(Extracted data entries)
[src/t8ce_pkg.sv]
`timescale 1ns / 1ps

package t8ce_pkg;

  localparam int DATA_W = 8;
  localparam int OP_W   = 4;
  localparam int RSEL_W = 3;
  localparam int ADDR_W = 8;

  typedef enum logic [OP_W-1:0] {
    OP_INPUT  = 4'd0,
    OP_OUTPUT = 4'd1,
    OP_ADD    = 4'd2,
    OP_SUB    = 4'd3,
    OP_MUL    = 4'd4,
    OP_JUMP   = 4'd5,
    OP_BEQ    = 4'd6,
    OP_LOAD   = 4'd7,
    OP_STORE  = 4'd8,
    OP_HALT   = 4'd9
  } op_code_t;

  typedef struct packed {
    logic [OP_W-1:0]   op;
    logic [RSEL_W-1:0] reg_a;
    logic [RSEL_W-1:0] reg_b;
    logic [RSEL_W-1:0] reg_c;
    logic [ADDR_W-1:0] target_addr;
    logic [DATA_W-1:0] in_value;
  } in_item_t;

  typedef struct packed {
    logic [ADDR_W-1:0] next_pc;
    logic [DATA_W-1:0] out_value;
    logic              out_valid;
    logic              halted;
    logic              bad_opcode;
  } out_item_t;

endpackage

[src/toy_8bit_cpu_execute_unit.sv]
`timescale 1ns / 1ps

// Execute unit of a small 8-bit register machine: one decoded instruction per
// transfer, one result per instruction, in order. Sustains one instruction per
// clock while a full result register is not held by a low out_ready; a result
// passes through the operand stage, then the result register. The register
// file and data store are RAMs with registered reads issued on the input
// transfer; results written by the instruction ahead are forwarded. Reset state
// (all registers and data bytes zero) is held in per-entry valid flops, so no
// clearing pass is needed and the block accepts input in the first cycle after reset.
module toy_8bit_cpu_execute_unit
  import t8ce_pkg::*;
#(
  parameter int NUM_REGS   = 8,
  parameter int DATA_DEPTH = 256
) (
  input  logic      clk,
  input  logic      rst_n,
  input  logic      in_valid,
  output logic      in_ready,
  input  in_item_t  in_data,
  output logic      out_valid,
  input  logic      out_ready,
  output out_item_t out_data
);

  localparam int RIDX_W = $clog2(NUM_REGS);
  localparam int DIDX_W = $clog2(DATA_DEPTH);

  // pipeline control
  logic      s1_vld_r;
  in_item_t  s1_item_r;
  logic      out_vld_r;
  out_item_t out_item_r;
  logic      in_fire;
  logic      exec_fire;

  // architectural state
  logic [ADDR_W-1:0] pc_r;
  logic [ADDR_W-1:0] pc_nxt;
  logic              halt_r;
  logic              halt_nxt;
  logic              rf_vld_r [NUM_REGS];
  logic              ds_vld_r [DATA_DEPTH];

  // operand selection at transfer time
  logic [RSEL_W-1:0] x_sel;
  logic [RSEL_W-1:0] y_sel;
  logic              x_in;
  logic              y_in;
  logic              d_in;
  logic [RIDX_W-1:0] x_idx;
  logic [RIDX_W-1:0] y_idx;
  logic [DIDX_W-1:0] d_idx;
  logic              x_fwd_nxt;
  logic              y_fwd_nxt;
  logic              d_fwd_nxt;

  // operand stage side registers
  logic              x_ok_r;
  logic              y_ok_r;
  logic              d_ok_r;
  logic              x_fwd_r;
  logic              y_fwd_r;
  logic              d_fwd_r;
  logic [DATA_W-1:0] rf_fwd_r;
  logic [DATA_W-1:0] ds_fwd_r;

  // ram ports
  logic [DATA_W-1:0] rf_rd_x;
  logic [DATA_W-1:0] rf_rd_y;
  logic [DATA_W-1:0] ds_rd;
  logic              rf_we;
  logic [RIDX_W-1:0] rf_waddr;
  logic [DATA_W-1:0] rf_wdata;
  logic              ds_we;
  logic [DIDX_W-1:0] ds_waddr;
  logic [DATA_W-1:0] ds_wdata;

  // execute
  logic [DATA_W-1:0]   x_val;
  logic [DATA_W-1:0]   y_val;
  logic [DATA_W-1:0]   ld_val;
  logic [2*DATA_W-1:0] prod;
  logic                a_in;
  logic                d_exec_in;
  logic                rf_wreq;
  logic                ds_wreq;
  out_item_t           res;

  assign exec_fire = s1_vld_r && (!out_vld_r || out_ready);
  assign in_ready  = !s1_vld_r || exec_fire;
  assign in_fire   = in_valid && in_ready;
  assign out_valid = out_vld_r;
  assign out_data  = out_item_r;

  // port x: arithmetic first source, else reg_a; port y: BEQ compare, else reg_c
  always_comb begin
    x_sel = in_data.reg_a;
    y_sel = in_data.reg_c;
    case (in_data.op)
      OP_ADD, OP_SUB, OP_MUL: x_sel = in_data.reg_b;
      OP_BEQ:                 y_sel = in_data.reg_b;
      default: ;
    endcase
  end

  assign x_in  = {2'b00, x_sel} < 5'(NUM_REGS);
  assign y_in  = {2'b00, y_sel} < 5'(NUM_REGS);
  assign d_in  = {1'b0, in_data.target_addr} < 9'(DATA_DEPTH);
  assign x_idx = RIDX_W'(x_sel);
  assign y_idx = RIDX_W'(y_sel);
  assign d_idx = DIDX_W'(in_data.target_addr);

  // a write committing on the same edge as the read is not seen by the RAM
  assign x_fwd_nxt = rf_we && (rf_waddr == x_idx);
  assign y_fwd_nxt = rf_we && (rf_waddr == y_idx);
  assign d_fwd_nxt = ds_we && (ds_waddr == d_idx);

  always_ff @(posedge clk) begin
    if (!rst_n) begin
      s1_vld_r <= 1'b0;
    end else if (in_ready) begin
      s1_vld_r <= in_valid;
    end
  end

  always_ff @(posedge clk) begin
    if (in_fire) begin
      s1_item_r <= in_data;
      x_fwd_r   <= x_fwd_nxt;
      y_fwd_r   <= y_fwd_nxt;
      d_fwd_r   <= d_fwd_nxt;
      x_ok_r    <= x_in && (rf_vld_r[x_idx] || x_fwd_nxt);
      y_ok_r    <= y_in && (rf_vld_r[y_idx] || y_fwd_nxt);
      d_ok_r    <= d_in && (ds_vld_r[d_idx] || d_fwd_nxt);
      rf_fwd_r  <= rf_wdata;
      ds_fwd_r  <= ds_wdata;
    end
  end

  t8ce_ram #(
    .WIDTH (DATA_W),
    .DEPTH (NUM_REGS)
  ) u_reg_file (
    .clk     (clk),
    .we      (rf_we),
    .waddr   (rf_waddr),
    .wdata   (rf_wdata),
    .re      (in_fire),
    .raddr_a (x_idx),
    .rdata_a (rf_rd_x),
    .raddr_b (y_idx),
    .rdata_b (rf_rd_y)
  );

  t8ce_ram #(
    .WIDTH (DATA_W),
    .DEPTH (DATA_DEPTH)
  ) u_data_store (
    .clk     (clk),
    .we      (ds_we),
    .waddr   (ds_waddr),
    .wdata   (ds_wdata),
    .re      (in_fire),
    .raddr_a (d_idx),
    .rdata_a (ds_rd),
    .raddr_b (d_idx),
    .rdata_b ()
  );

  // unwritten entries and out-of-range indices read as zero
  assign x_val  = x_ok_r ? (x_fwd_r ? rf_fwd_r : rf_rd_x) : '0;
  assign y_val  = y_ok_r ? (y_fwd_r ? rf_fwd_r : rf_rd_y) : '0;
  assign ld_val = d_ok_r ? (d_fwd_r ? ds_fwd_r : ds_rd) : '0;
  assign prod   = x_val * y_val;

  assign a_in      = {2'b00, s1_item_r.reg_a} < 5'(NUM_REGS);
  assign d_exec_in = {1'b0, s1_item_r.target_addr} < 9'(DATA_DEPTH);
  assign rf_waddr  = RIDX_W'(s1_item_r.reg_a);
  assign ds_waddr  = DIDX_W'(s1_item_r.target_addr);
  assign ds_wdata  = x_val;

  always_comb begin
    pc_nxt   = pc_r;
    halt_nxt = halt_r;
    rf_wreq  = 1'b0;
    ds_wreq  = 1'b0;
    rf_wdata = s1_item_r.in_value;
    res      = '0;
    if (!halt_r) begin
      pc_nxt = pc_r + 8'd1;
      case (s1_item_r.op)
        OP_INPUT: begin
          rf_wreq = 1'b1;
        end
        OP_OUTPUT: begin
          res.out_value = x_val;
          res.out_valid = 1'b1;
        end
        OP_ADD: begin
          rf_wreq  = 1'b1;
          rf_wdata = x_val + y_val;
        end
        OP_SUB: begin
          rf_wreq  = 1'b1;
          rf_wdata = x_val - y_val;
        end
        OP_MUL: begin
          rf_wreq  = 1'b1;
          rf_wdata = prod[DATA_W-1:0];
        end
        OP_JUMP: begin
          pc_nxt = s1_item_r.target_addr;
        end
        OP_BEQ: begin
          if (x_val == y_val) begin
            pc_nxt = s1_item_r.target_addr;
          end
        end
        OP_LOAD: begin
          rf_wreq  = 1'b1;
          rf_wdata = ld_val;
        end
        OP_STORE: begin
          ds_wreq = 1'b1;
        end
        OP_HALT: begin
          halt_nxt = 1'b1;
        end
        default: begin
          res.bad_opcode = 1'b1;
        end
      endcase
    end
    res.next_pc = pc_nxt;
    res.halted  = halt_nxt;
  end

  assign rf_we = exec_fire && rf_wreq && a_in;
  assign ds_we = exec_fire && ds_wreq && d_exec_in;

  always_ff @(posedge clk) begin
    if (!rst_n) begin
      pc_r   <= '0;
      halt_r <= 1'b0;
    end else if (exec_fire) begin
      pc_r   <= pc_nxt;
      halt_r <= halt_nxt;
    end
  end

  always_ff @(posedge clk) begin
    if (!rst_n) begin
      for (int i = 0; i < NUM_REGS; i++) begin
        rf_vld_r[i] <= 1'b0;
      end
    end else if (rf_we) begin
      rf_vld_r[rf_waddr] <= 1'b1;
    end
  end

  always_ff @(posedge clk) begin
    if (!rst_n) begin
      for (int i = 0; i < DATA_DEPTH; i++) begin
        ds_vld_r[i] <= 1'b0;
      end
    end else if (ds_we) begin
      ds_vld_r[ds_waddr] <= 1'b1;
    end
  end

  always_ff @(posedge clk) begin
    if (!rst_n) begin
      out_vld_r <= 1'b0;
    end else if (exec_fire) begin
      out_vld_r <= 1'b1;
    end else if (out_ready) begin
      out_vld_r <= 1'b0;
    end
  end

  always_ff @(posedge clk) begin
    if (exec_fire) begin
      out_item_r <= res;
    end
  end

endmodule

==

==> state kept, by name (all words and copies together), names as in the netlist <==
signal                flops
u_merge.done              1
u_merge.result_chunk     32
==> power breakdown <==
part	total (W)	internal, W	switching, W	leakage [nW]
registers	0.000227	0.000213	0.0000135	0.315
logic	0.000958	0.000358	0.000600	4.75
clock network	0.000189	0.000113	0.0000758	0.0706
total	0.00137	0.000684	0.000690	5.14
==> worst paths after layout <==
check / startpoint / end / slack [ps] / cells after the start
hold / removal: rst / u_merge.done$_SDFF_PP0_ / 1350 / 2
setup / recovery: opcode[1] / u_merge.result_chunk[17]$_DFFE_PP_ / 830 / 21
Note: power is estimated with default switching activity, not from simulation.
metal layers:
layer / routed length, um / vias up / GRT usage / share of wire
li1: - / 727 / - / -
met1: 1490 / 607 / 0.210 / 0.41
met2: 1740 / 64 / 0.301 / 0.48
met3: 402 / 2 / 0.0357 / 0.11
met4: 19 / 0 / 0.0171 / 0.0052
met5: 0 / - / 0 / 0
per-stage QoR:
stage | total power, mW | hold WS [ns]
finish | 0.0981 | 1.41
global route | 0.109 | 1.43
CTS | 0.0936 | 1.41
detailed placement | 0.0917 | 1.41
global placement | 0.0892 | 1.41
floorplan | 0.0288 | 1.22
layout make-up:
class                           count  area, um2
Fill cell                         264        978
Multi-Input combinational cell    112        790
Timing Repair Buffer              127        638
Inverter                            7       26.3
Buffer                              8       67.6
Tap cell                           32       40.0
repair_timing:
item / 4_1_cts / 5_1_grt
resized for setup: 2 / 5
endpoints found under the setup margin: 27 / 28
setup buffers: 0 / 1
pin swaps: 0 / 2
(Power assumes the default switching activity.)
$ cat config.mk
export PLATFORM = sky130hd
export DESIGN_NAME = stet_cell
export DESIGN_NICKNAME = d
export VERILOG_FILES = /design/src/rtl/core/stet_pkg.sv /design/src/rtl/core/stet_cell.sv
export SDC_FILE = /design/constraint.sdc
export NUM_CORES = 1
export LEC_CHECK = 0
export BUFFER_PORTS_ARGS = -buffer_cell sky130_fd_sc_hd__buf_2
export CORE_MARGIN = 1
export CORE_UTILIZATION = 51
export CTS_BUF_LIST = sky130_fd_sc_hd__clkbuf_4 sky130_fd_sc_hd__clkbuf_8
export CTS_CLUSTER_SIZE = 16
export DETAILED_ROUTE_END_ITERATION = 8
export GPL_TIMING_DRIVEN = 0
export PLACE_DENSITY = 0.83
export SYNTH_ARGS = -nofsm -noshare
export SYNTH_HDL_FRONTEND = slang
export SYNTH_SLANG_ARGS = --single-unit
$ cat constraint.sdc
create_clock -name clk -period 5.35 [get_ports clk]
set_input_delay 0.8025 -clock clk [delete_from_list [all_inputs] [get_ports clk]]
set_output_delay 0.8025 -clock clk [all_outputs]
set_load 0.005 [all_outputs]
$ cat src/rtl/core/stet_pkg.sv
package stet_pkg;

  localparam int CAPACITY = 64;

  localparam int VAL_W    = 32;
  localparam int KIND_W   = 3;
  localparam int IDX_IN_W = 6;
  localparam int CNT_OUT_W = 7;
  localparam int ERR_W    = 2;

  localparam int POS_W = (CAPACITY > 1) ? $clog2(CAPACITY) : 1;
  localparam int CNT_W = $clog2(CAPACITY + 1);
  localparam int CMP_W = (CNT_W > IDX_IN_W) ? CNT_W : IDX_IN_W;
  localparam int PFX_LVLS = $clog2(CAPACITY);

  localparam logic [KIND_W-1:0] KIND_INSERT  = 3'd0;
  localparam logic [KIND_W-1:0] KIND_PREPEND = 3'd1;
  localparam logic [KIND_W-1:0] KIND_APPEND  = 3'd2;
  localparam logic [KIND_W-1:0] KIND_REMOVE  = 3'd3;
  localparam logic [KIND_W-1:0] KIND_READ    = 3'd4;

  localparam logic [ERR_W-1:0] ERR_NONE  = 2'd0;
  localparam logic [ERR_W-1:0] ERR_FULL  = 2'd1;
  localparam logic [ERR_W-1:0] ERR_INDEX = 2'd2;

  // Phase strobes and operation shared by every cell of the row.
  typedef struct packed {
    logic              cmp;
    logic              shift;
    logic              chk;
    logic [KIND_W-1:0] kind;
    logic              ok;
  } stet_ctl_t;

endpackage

Your instructions —
Lines containing the string "placement" are the ones to copy from the entries above.

Response area —
detailed placement | 0.0917 | 1.41
global placement | 0.0892 | 1.41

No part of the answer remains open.